`flow/design.v`:
```
`timescale 1ns/10ps
module DFF(clk, rst, D, Q);
input clk, rst;
input [17:0] D;
output reg [17:0] Q;
always @(posedge clk or posedge rst) begin
	if (rst) begin
	    Q <= 18'd0;
	end
	else begin
		Q <= D;
	end
end
endmodule
module FA(in1, in2, out);
input signed [15:0] in1;
input signed [17:0] in2;
output signed [17:0] out;
assign out = in1 + in2;
endmodule
`timescale 1ns/10ps
module SRRC(clk, rst, en, Din, Dout);
input clk, rst, en;
input [1:0] Din;
output [17:0] Dout;
wire signed [15:0] din;
wire signed [15:0] m [0:32];
wire [17:0] q [0:31]; 
wire [17:0] sum [0:31];
assign din = {Din, 14'd0};
assign m[0] = ~((din >>> 7) + (din >>> 9) + (din >>> 11)) + 1;
assign m[1] = ~((din >>> 8) + (din >>> 11) + (din >>> 13)) + 1;
assign m[2] = (din >>> 6) - (din >>> 8) - (din >>> 11) + (din >>> 14);
assign m[3] = (din >>> 6) + (din >>> 10) - (din >>> 12) - (din >>> 14);
assign m[4] = (din >>> 9) + (din >>> 12);
assign m[5] = ~((din >>> 6) + (din >>> 10) + (din >>> 12)) + 1;
assign m[6] = ~((din >>> 6) - (din >>> 9) + (din >>> 11) + (din >>> 14)) + 1;
assign m[7] = (din >>> 6) + (din >>> 9) - (din >>> 11) - (din >>> 13);
assign m[8] = (din >>> 4) - (din >>> 6) - (din >>> 8) + (din >>> 11) + (din >>> 14);
assign m[9] = (din >>> 6) - (din >>> 10) - (din >>> 13);
assign m[10] = ~((din >>> 4) + (din >>> 6) - (din >>> 10) - (din >>> 13)) + 1;
assign m[11] = ~((din >>> 3) + (din >>> 5) + (din >>> 9)) + 1;
assign m[12] = ~((din >>> 3) - (din >>> 6) - (din >>> 8) + (din >>> 13)) + 1;
assign m[13] = (din >>> 3) + (din >>> 5) + (din >>> 9) + (din >>> 11) - (din >>> 13);
assign m[14] = (din >>> 1) + (din >>> 4) + (din >>> 6) + (din >>> 9) - (din >>> 12) - (din >>> 14);
assign m[15] = din - (din >>> 5) + (din >>> 7) - (din >>> 9) - (din >>> 11) - (din >>> 13);
assign m[16] = din + (din >>> 3) + (din >>> 7) + (din >>> 9) - (din >>> 11);
assign m[17] = din - (din >>> 5) + (din >>> 7) - (din >>> 9) - (din >>> 11) - (din >>> 13);
assign m[18] = (din >>> 1) + (din >>> 4) + (din >>> 6) + (din >>> 9) - (din >>> 12) - (din >>> 14);
assign m[19] = (din >>> 3) + (din >>> 5) + (din >>> 9) + (din >>> 11) - (din >>> 13);
assign m[20] = ~((din >>> 3) - (din >>> 6) - (din >>> 8) + (din >>> 13)) + 1;
assign m[21] = ~((din >>> 3) + (din >>> 5) + (din >>> 9)) + 1;
assign m[22] = ~((din >>> 4) + (din >>> 6) - (din >>> 10) - (din >>> 13)) + 1;
assign m[23] = (din >>> 6) - (din >>> 10) - (din >>> 13);
assign m[24] = (din >>> 4) - (din >>> 6) - (din >>> 8) + (din >>> 11) + (din >>> 14);
assign m[25] = (din >>> 6) + (din >>> 9) - (din >>> 11) - (din >>> 13);
assign m[26] = ~((din >>> 6) - (din >>> 9) + (din >>> 11) + (din >>> 14)) + 1;
assign m[27] = ~((din >>> 6) + (din >>> 10) + (din >>> 12)) + 1;
assign m[28] = (din >>> 9) + (din >>> 12);
assign m[29] = (din >>> 6) + (din >>> 10) - (din >>> 12) - (din >>> 14);
assign m[30] = (din >>> 6) - (din >>> 8) - (din >>> 11) + (din >>> 14);
assign m[31] = ~((din >>> 8) + (din >>> 11) + (din >>> 13)) + 1;
assign m[32] = ~((din >>> 7) + (din >>> 9) + (din >>> 11)) + 1;
DFF u_DFF0 (.clk(clk), .rst(rst), .D(sum[1]), .Q(q[0]));
DFF u_DFF1 (.clk(clk), .rst(rst), .D(sum[2]), .Q(q[1]));
DFF u_DFF2 (.clk(clk), .rst(rst), .D(sum[3]), .Q(q[2]));
DFF u_DFF3 (.clk(clk), .rst(rst), .D(sum[4]), .Q(q[3]));
DFF u_DFF4 (.clk(clk), .rst(rst), .D(sum[5]), .Q(q[4]));
DFF u_DFF5 (.clk(clk), .rst(rst), .D(sum[6]), .Q(q[5]));
DFF u_DFF6 (.clk(clk), .rst(rst), .D(sum[7]), .Q(q[6]));
DFF u_DFF7 (.clk(clk), .rst(rst), .D(sum[8]), .Q(q[7]));
DFF u_DFF8 (.clk(clk), .rst(rst), .D(sum[9]), .Q(q[8]));
DFF u_DFF9 (.clk(clk), .rst(rst), .D(sum[10]), .Q(q[9]));
DFF u_DFF10 (.clk(clk), .rst(rst), .D(sum[11]), .Q(q[10]));
DFF u_DFF11 (.clk(clk), .rst(rst), .D(sum[12]), .Q(q[11]));
DFF u_DFF12 (.clk(clk), .rst(rst), .D(sum[13]), .Q(q[12]));
DFF u_DFF13 (.clk(clk), .rst(rst), .D(sum[14]), .Q(q[13]));
DFF u_DFF14 (.clk(clk), .rst(rst), .D(sum[15]), .Q(q[14]));
DFF u_DFF15 (.clk(clk), .rst(rst), .D(sum[16]), .Q(q[15]));
DFF u_DFF16 (.clk(clk), .rst(rst), .D(sum[17]), .Q(q[16]));
DFF u_DFF17 (.clk(clk), .rst(rst), .D(sum[18]), .Q(q[17]));
DFF u_DFF18 (.clk(clk), .rst(rst), .D(sum[19]), .Q(q[18]));
DFF u_DFF19 (.clk(clk), .rst(rst), .D(sum[20]), .Q(q[19]));
DFF u_DFF20 (.clk(clk), .rst(rst), .D(sum[21]), .Q(q[20]));
DFF u_DFF21 (.clk(clk), .rst(rst), .D(sum[22]), .Q(q[21]));
DFF u_DFF22 (.clk(clk), .rst(rst), .D(sum[23]), .Q(q[22]));
DFF u_DFF23 (.clk(clk), .rst(rst), .D(sum[24]), .Q(q[23]));
DFF u_DFF24 (.clk(clk), .rst(rst), .D(sum[25]), .Q(q[24]));
DFF u_DFF25 (.clk(clk), .rst(rst), .D(sum[26]), .Q(q[25]));
DFF u_DFF26 (.clk(clk), .rst(rst), .D(sum[27]), .Q(q[26]));
DFF u_DFF27 (.clk(clk), .rst(rst), .D(sum[28]), .Q(q[27]));
DFF u_DFF28 (.clk(clk), .rst(rst), .D(sum[29]), .Q(q[28]));
DFF u_DFF29 (.clk(clk), .rst(rst), .D(sum[30]), .Q(q[29]));
DFF u_DFF30 (.clk(clk), .rst(rst), .D(sum[31]), .Q(q[30]));
DFF u_DFF31 (.clk(clk), .rst(rst), .D({m[32][15], m[32][15], m[32]}), .Q(q[31]));
FA u_FA0 (.in1(m[0]), .in2(q[0]), .out(sum[0]));
FA u_FA1 (.in1(m[1]), .in2(q[1]), .out(sum[1]));
FA u_FA2 (.in1(m[2]), .in2(q[2]), .out(sum[2]));
FA u_FA3 (.in1(m[3]), .in2(q[3]), .out(sum[3]));
FA u_FA4 (.in1(m[4]), .in2(q[4]), .out(sum[4]));
FA u_FA5 (.in1(m[5]), .in2(q[5]), .out(sum[5]));
FA u_FA6 (.in1(m[6]), .in2(q[6]), .out(sum[6]));
FA u_FA7 (.in1(m[7]), .in2(q[7]), .out(sum[7]));
FA u_FA8 (.in1(m[8]), .in2(q[8]), .out(sum[8]));
FA u_FA9 (.in1(m[9]), .in2(q[9]), .out(sum[9]));
FA u_FA10 (.in1(m[10]), .in2(q[10]), .out(sum[10]));
FA u_FA11 (.in1(m[11]), .in2(q[11]), .out(sum[11]));
FA u_FA12 (.in1(m[12]), .in2(q[12]), .out(sum[12]));
FA u_FA13 (.in1(m[13]), .in2(q[13]), .out(sum[13]));
FA u_FA14 (.in1(m[14]), .in2(q[14]), .out(sum[14]));
FA u_FA15 (.in1(m[15]), .in2(q[15]), .out(sum[15]));
FA u_FA16 (.in1(m[16]), .in2(q[16]), .out(sum[16]));
FA u_FA17 (.in1(m[17]), .in2(q[17]), .out(sum[17]));
FA u_FA18 (.in1(m[18]), .in2(q[18]), .out(sum[18]));
FA u_FA19 (.in1(m[19]), .in2(q[19]), .out(sum[19]));
FA u_FA20 (.in1(m[20]), .in2(q[20]), .out(sum[20]));
FA u_FA21 (.in1(m[21]), .in2(q[21]), .out(sum[21]));
FA u_FA22 (.in1(m[22]), .in2(q[22]), .out(sum[22]));
FA u_FA23 (.in1(m[23]), .in2(q[23]), .out(sum[23]));
FA u_FA24 (.in1(m[24]), .in2(q[24]), .out(sum[24]));
FA u_FA25 (.in1(m[25]), .in2(q[25]), .out(sum[25]));
FA u_FA26 (.in1(m[26]), .in2(q[26]), .out(sum[26]));
FA u_FA27 (.in1(m[27]), .in2(q[27]), .out(sum[27]));
FA u_FA28 (.in1(m[28]), .in2(q[28]), .out(sum[28]));
FA u_FA29 (.in1(m[29]), .in2(q[29]), .out(sum[29]));
FA u_FA30 (.in1(m[30]), .in2(q[30]), .out(sum[30]));
FA u_FA31 (.in1(m[31]), .in2(q[31]), .out(sum[31]));
assign Dout = sum[0];
endmodule
module USI(clk, rst, en, lf_in, hf_out);
input clk, rst, en;
input [1:0] lf_in;
output reg [1:0] hf_out;
reg [1:0] switch;
always @(posedge clk or posedge rst) begin
	if (rst) begin
	    switch <= 2'd0;
	end
	else if(en) begin
		if(switch == 2'd3) begin
			switch <= 2'd0;
		end
		else begin
			switch <= switch + 2'd1;
		end
	end
	else begin
		switch <= switch;
	end
end
always @(posedge clk or posedge rst) begin
 	if (rst) begin
 	    hf_out <= 2'd0;
 	end
 	else if(en) begin
 		if(switch == 2'd2) begin
 			hf_out <= lf_in;
 		end
 		else begin
 			hf_out <= 2'd0;
 		end
 	end
 	else begin
 		hf_out <= hf_out;
 	end
 end 
endmodule
module SM(clk, rst, en, Din, I, Q);
input clk, rst, en;
input [1:0] Din;
output reg [1:0] I;
output reg [1:0] Q;
always @(posedge clk or posedge rst) begin
      if (rst) begin
          I <= 2'b00;
          Q <= 2'b00; 
      end
      else if(en) begin
            case(Din)
             0: begin
                  I <= 2'b01;
                  Q <= 2'b01;
             end
             1: begin
                  I <= 2'b01;
                  Q <= 2'b11;
             end
             2: begin
                  I <= 2'b11;
                  Q <= 2'b01;
             end
             3: begin
                  I <= 2'b11;
                  Q <= 2'b11;
             end
             default : begin
                  I <= I;
                  Q <= Q;
             end
            endcase
      end
      else begin
            I <= I;
            Q <= Q;
      end
end
endmodule
module SPC(clk, rst, en, Din, OUT);
input clk, rst, en;
input Din;
output reg [1:0] OUT;
reg swap;
always @(posedge clk or posedge rst) begin
	if (rst) begin
	    swap <= 1'd0;
	end
	else if(en) begin
		swap <= ~swap;
	end
	else begin
		swap <= swap;
	end
end
always @(posedge clk or posedge rst) begin
	if (rst) begin
	    OUT <= 2'd0;
	end
	else if(en) begin
		if(!swap) OUT[0] <= Din;
		else OUT <= (OUT << 1) | Din;
	end
	else begin
		OUT <= OUT;
	end
end
endmodule
`timescale 1ns/10ps
module QAM(clk, rst, en, Din, IFout);
input clk, rst, en;
input Din;
output reg signed [17:0] IFout;
wire [1:0] spc_out;
wire [1:0] sm_i;
wire [1:0] sm_q;
wire [1:0] lf_i;
wire [1:0] lf_q;
wire [1:0] usi_i;
wire [1:0] usi_q;
wire signed [17:0] srrc_i;
wire signed [17:0] srrc_q;
wire en0;
wire en1;
wire en2;
wire en3;
reg sm_ctrl;
reg [3:0] usi_ctrl;
reg [1:0] mix_cnt;
reg sync_i0, sync_i1, sync_q0, sync_q1;
reg ce2;
always @(posedge clk or posedge rst) begin
	if (rst) begin
	    ce2 <= 1'd0;
	end
	else begin
		ce2 <= ~ce2;
	end
end
assign en0 = en & ce2;
always @(posedge clk or posedge rst) begin
	if (rst) begin
	    sync_i0 <= 1'd0;
	    sync_q0 <= 1'd0; 
	end
	else begin
		sync_i0 <= sm_i[1];
		sync_q0 <= sm_q[1];
	end
end
always @(posedge clk or posedge rst) begin
	if (rst) begin
	    sync_i1 <= 1'd0;
	    sync_q1 <= 1'd0;
	end
	else begin
		sync_i1 <= sync_i0;
		sync_q1 <= sync_q0;
	end
end
always @(posedge clk or posedge rst) begin
	if (rst) begin
	    sm_ctrl <= 1'd0;
	end
	else if (ce2) begin
		sm_ctrl <= ~sm_ctrl;
	end
end
assign en1 = (sm_ctrl & ce2) ? 1'd1 : 1'd0;
always @(posedge clk or posedge rst) begin
	if (rst) begin
	    usi_ctrl <= 1'd0;
	end
	else if(en) begin
		if(usi_ctrl == 4'd8) usi_ctrl <= usi_ctrl;
		else usi_ctrl <= usi_ctrl + 4'd1;
	end
end
assign en2 = (usi_ctrl == 4'd8) ? 1'd1 : 1'd0;
assign en3 = 1'd1;
assign lf_i = {sync_i1, 1'd1};
assign lf_q = {sync_q1, 1'd1};
SPC u_SPC(.clk(clk),
	      .rst(rst),
	      .en(en0),
	      .Din(Din),
	      .OUT(spc_out)
	      );
SM u_SM(.clk(clk),
	    .rst(rst),
	    .en(en1),
	    .Din(spc_out),
	    .I(sm_i),
	    .Q(sm_q)
	    );
USI u_USI_i(.clk(clk),
	        .rst(rst),
	        .en(en2),
	        .lf_in(lf_i),
	        .hf_out(usi_i)
	        );
USI u_USI_q(.clk(clk),
	        .rst(rst),
	        .en(en2),
	        .lf_in(lf_q),
	        .hf_out(usi_q)
	        );
SRRC u_SRRC_i(.clk(clk),
	          .rst(rst),
	          .en(en3),
	          .Din(usi_i),
	          .Dout(srrc_i)
	          );
SRRC u_SRRC_q(.clk(clk),
	          .rst(rst),
	          .en(en3),
	          .Din(usi_q),
	          .Dout(srrc_q)
	          );
always @(posedge clk or posedge rst) begin
	if (rst) begin
	    mix_cnt <= 2'd0;
	end
	else if(en) begin
		if (mix_cnt == 2'd3) begin
			mix_cnt <= 2'd0;
		end
		else begin
			mix_cnt <= mix_cnt + 2'd1;
		end
	end
	else begin
		mix_cnt <= mix_cnt;
	end
end
always @(posedge clk or posedge rst) begin
	if (rst) begin
	    IFout <= 18'd0;
	end
	else if(en2) begin
		case(mix_cnt)
             3: begin
             	IFout <= srrc_i;
             end
             0: begin
             	IFout <= ~(srrc_q) + 18'd1;
             end
             1: begin
             	IFout <= ~(srrc_i) + 18'd1;
             end
             2: begin
             	IFout <= srrc_q;
             end
             default: begin
             	IFout <= IFout;
             end
		endcase
	end
	else begin
		IFout <= IFout;
	end
end
endmodule
```
`flow/run.sh`:
```
#!/bin/bash
# the make line also repeats each setting of config.mk as NAME=value (left out here)
make -C /OpenROAD-flow-scripts/flow DESIGN_CONFIG=/design/flow/config.mk WORK_HOME=/design/flow/orfs CLKGATE_MAP_FILE= finish
```
`flow/config.mk`:
```
export PLATFORM = sky130hd
export DESIGN_NAME = QAM
export DESIGN_NICKNAME = QAM
export VERILOG_FILES = /design/flow/design.v
export SDC_FILE = /design/flow/constraint.sdc
export NUM_CORES = 4
export LEC_CHECK = 0
export CAP_MARGIN = 15
export CORE_MARGIN = 2
export CORE_UTILIZATION = 72
export CTS_CLUSTER_DIAMETER = 29
export SETUP_SLACK_MARGIN = 1.05
export SLEW_MARGIN = 20
```
`flow/constraint.sdc`:
```
create_clock -name core_clock -period 3.78 [get_ports {clk}]
set_input_delay 0.7560 -clock core_clock [delete_from_list [all_inputs] [get_ports {clk}]]
set_output_delay 0.7560 -clock core_clock [all_outputs]
set_load 0.01 [all_outputs]
```
==> reports/summary.log, run 1 <==
INFO  worst_setup_path r2r_slack=-0.63ns
INFO  route          first_pass_iters=8
INFO  place          place_congestion=0.8925
INFO  worst_setup_path timing.critical_path.max_delay_family=AND-OR/OR-AND gates
INFO  grt            total_routing_usage_reported_by_global_routing=0.3808
INFO  clocking       clk_transition_reported_paths=0.05ns
INFO  sta            worst_slew_margin_rel=0.3417
INFO  clocking       ctsRootBufferMaster=clkbuf_16
INFO  die            die.size.x=320.5microns
INFO  worst_setup_path rr_endpoint=u_SRRC_q.u_DFF29.Q[16]
INFO  synthesis      and_or_or_and_cells_area_fraction=0.1527
INFO  die            core_area=99710squm
INFO  grt            grt_start_max_net_pins=97
INFO  worst_setup_path worst-endpoint-arrival=5.23ns
INFO  min_path       min_path_type=in2async
INFO  place          portBuffers=21
INFO  clocking       number_of_sinks_handled_by_clock_tree_synthesis=1157
INFO  synthesis      dominantRegCellSynth=dfrtp_1
INFO  synthesis      post_synth_instance_area=72140squm
INFO  worst_setup_path slowest_cell_on_the_critical_path=a311oi_2
INFO  sta            worst_slew_pin_slew=0.9771ns
INFO  sta            rsz0062_at_grt=true
INFO  route          drt-wirelength-per-cell=27.12microns
INFO  sta            clock-skew-final=0.04945ns
INFO  clocking       cts-buffers-inserted=283
INFO  sta            period_used_share=1.166
INFO  synthesis      synth.avg_cell_area=10.48squm
INFO  route          drc=0
INFO  sta            finalCriticalPeriod=4.408ns
INFO  worst_setup_path crit_fanout=8
INFO  worst_setup_path worstPathCellList=clkinvlp_4 -> ha_4 -> buf_12 -> xor2_4 -> a311oi_2 -> xnor2_2 -> buf_6 -> buf_6 -> ha_4 -> nand3_4 -> o31ai_4 -> buf_4 -> o211ai_1 -> buf_4 -> o2111ai_4 -> a21oi_2 -> xnor2_1
INFO  synthesis      synthTopCellsByCount=dfrtp_1 (1157), ha_1 (1041), xnor2_1 (743), a21oi_1 (535), nor2_1 (477)
INFO  synthesis      post-synth-top-area-cell=dfrtp_1
INFO  die            io-pin-count=22
INFO  grt            grt_pass1_vias=63000
INFO  synthesis      ys_seq_frac=0.4013
INFO  worst_setup_path timing.rr.start=u_USI_q.hf_out[1]
INFO  synthesis      post_synth_and_or_nand_nor_area_fraction=0.1099
INFO  synthesis      syn_inst=6881
INFO  worst_setup_path critPathCaptureType=register
INFO  grt            antenna_found_initial=2
INFO  synthesis      syn-num-nets=7990
INFO  synthesis      synth-adder-area-share=0.1983
INFO  die            area_enclosed_by_the_die_boundary=102700squm
INFO  sta            layout_setup_ws=-0.6282ns
INFO  place          dp_hpwl=114.4mm
INFO  die            die.size.y=320.5microns
INFO  run_status        check_failures=negative setup slack
INFO  place          placed_cell_area=77590squm
INFO  worst_setup_path worstRegToRegCells=17
INFO  place          preCtsSetupSlack=-0.1336ns
INFO  clocking       cts_max_level=5
INFO  sta            fin_tns_setup=-7.938ns
INFO  clocking       cts_tree=built
INFO  synthesis      top_logic_kind=adder cells
INFO  run            cap_violations=0
INFO  synthesis      synth.mux.area_fraction=0.002601
INFO  cells_and_area design.final.nets=8921
INFO  synthesis      synth_largest_type_area_fraction=0.4013
INFO  worst_setup_path setup.worst_path.class=reg2reg
INFO  worst_setup_path crit_path_start=u_USI_q.hf_out[1]
INFO  sta            timing.fmax=226.8MHz
INFO  synthesis      yosysChipArea=72140squm
INFO  sta            slew_viol_final=0
INFO  die            floorplan.initialDensity=0.7235
INFO  synthesis      yosys.cell_count.top_type=dfrtp_1
INFO  grt            grt_pass1_wl=316.6mm
INFO  synthesis      yosys-stat-cells=6881
INFO  route          dr.first_iter.drc_count=7228
INFO  cells_and_area final-instance-count-excl-fill=9316
INFO  sta            timing_hold_violations_final=0
INFO  route          postRouteWirelength=252.6mm
INFO  worst_setup_path cp_slowest_stage_delay=0.78ns
INFO  die            floorplan.rows=116
INFO  run            warnings=61
INFO  worst_setup_path worstSetupStartpointType=register
INFO  synthesis      synthArstFlopShare=1.000
INFO  synthesis      synth_xor_xnor_area_share=0.1153
INFO  grt            grt_overflow=0
INFO  route          vias_per_cell=6.980
INFO  synthesis      synth.distinct_cells=93
INFO  sta            finalSetupViolCount=50
INFO  synthesis      area_leaders=dfrtp_1 (40%), ha_1 (18%), xnor2_1 (9.0%), a21oi_1 (3.7%), xor2_1 (2.5%)
INFO  clocking       clk_latency=0.92ns
INFO  worst_setup_path crit_cells=17
INFO  worst_setup_path critPathCapture=u_SRRC_q.u_DFF29.Q[16]
INFO  synthesis      postSynthRegisterBits=1157
INFO  synthesis      yosys_warnings=6
INFO  synthesis      synth-edff-count=0
INFO  route          antenna_left=0
INFO  route          dr_vias=65020
INFO  worst_setup_path worstPathBufferInverterCount=6
INFO  clocking       bufs_on_longest_clock_path=4
INFO  run_status     run_status=finished with violations
INFO  cells_and_area areaGrowthSynthToFinish=29.07%
INFO  place          numPlacedInstances=8606
INFO  cells_and_area post-route-cell-area=93110squm
INFO  worst_setup_path required=4.61ns
==> layer usage <==
layer / GRT usage / wire [microns]
met1: 0.4344 / 84550
met2: 0.6725 / 119300
met3: 0.06775 / 23850
met4: 0.2179 / 24860
met5: 0 / 26
==> per-stage QoR <==
step,util,hold slack (ns)
after CTS,0.8961,0.3078
after global placement,0.7781,0.3316
after floorplan,-,0.3312
after detailed placement,0.7781,0.3347
after global routing,0.9338,0.3045
final,0.9338,0.2904
==> timing repair <==
item | CTS | global route
gates cloned | 2 | 10
gates resized | 330 | 490
setup endpoints to repair | 664 | 674
pin swaps | 120 | 300
buffers inserted | 63 | 144
hold buffers | 0 | 0
endpoints found under the hold margin | 0 | 0
==> area by class of cell <==
cell class	instances	area (sq um)
timing repair inverter	1	11.26
clock buffer	353	7883
inverter	349	1338
sequential	1157	28960
clock inverter	136	1732
tap	1298	1624
multi-input combinational	5345	45320
antenna	2	5.005
fill	3053	6598
timing repair buffer	675	6243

* _WHAT TO WORK ON_
Would you retype exactly the lines above, from the line with "after floorplan,-,0.3312" to the line with "hold buffers | 0 | 0", with both end lines kept and nothing more?

* _EXPECTED ANSWER_
after floorplan,-,0.3312
after detailed placement,0.7781,0.3347
after global routing,0.9338,0.3045
final,0.9338,0.2904
==> timing repair <==
item | CTS | global route
gates cloned | 2 | 10
gates resized | 330 | 490
setup endpoints to repair | 664 | 674
pin swaps | 120 | 300
buffers inserted | 63 | 144
hold buffers | 0 | 0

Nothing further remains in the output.